Since its opening in November 2007, the SMX Convention Center Manila has held some of the largest trade events in the country, including CITEM's Manila FAME International, International Food and Beverage Expo, Global Link MP's China Products Exhibition, Manufacturing Technology World Series, and Primetrade Asia's Manila International Book Fair. The ASEAN Tourism Investment Forum 2008 and the 8th International Conference of Asian Clinical Oncology Society were also held at the SMX Convention Center.

SMX Manila is the main venue of Cosplay Mania's series of events since 2010, after their initial tenure at the Megatrade Hall in SM Megamall.

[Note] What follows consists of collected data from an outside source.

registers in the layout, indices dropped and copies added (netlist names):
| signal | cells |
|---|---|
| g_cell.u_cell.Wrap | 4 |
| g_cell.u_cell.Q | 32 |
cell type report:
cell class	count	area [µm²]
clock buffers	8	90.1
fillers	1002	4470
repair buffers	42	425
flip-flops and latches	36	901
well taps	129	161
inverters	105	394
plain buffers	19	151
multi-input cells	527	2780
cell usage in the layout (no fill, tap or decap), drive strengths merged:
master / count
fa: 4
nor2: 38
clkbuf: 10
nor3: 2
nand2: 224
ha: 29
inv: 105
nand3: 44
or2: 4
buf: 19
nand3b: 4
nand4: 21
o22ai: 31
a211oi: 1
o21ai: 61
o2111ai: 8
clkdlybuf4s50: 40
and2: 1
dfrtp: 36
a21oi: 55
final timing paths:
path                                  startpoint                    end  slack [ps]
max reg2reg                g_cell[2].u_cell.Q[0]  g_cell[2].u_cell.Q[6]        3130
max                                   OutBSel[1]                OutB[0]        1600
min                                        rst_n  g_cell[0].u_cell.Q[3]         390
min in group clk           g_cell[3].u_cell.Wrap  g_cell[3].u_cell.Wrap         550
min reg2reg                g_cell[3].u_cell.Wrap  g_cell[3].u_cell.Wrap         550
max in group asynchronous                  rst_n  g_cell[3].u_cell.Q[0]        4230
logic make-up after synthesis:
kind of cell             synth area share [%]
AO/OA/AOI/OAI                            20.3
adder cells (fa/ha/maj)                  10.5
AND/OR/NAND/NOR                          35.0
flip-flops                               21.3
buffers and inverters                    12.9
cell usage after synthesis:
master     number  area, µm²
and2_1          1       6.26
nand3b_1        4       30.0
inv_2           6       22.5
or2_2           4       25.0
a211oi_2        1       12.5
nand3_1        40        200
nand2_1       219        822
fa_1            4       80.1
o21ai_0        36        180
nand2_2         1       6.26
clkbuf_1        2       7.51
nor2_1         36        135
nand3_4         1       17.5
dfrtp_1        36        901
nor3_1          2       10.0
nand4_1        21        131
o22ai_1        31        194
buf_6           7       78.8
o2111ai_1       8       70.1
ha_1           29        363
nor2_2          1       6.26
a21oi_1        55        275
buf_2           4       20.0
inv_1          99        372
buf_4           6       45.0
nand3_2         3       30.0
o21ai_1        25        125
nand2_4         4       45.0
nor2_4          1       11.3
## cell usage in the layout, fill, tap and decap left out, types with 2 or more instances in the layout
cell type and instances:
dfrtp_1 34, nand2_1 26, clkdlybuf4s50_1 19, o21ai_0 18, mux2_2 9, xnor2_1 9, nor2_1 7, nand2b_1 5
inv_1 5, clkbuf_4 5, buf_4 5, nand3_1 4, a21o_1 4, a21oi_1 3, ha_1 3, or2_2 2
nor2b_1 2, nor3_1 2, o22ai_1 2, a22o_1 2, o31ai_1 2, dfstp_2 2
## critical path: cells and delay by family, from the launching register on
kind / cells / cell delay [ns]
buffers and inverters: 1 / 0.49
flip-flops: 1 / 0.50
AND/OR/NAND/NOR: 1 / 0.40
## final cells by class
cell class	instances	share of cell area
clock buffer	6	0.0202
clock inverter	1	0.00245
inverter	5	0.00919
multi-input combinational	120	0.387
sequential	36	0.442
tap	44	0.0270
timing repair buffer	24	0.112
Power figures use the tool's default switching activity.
--- config.mk ---
export PLATFORM = sky130hd
export DESIGN_NAME = hdlc_sca_scheduler
export DESIGN_NICKNAME = d
export VERILOG_FILES = /design/src/rtl/hdlc_sca_pkg.sv /design/src/rtl/hdlc_rr_arbiter.sv /design/src/rtl/hdlc_sca_scheduler.sv
export SDC_FILE = /design/constraint.sdc
export NUM_CORES = 1
export LEC_CHECK = 0
export CAP_MARGIN = 5
export CORE_MARGIN = 10
export CORE_UTILIZATION = 38
export CTS_CLUSTER_DIAMETER = 150
export DETAILED_ROUTE_END_ITERATION = 7
export GPL_TIMING_DRIVEN = 0
export PLACE_DENSITY = 0.77
export SYNTH_ARGS = -nofsm -noshare
export SYNTH_HDL_FRONTEND = slang
export SYNTH_HIERARCHICAL = 1
export SYNTH_SLANG_ARGS = --single-unit
--- constraint.sdc ---
create_clock -name link_clk -period 3.8 [get_ports link_clk]
set_input_delay 0.76 -clock link_clk [delete_from_list [all_inputs] [get_ports link_clk]]
set_output_delay 0.76 -clock link_clk [all_outputs]
set_load 0.005 [all_outputs]
--- src/rtl/hdlc_sca_pkg.sv ---
// rtl/hdlc_sca_pkg.sv - shared types and constants for the SCA e-link scheduler
package hdlc_sca_pkg;

  localparam logic [2:0] ST_DISC    = 3'd0;
  localparam logic [2:0] ST_SABM    = 3'd1;
  localparam logic [2:0] ST_WAIT_UA = 3'd2;
  localparam logic [2:0] ST_IDLE    = 3'd3;
  localparam logic [2:0] ST_ISSUE   = 3'd4;
  localparam logic [2:0] ST_WAIT_TX = 3'd5;

  localparam logic TX_KIND_I    = 1'b0;
  localparam logic TX_KIND_SABM = 1'b1;

  typedef logic [2:0] seq_t;

  localparam int DEF_WINDOW      = 4;
  localparam int DEF_TIMEOUT_CYC = 4096;

endpackage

It is also the venue of Bo Sanchez's Feast Conference since 2012, when it was previously known as the Kerygma Conference.

On November 28 and 29, 2011, the 5th National G12 Conference was held at SMX. The event used all four exhibit halls and the function rooms. With almost 20,000 guests, the event exceeded the typical capacity of the Convention Center of 12,000. The four halls were converted into one huge space.

From 2015 to 2018, the Asia Pop Comic Convention was annually held at the SMX.

On November 12, 2017, the Gala Dinner of the 31st ASEAN Summit was held at SMX.

On March 24 and 25, 2018, ComicCon Asia was held at SMX.

In addition to exhibitions and conventions, it can accommodate other events and concerts. In August 2008, international artist Alicia Keys' As I Am Tour and the grand finale of GMA Network's Pinoy Idol were held at SMX.

The 2026 Philippine Pokémon Master Ball League, a qualifying tournament for the 2026 Pokémon World Championships, was held at Function Room 5 of the convention center on April 25 and 26.

==Awards==
In 2024, SMX Manila won three major awards, including Best Local Convention Centre 2024 by APAC Insider’s South East Asia Business Review, Best Convention Center by World MICE Awards and Best Convention & Exhibition Center at the 33rd TTG Travel Awards.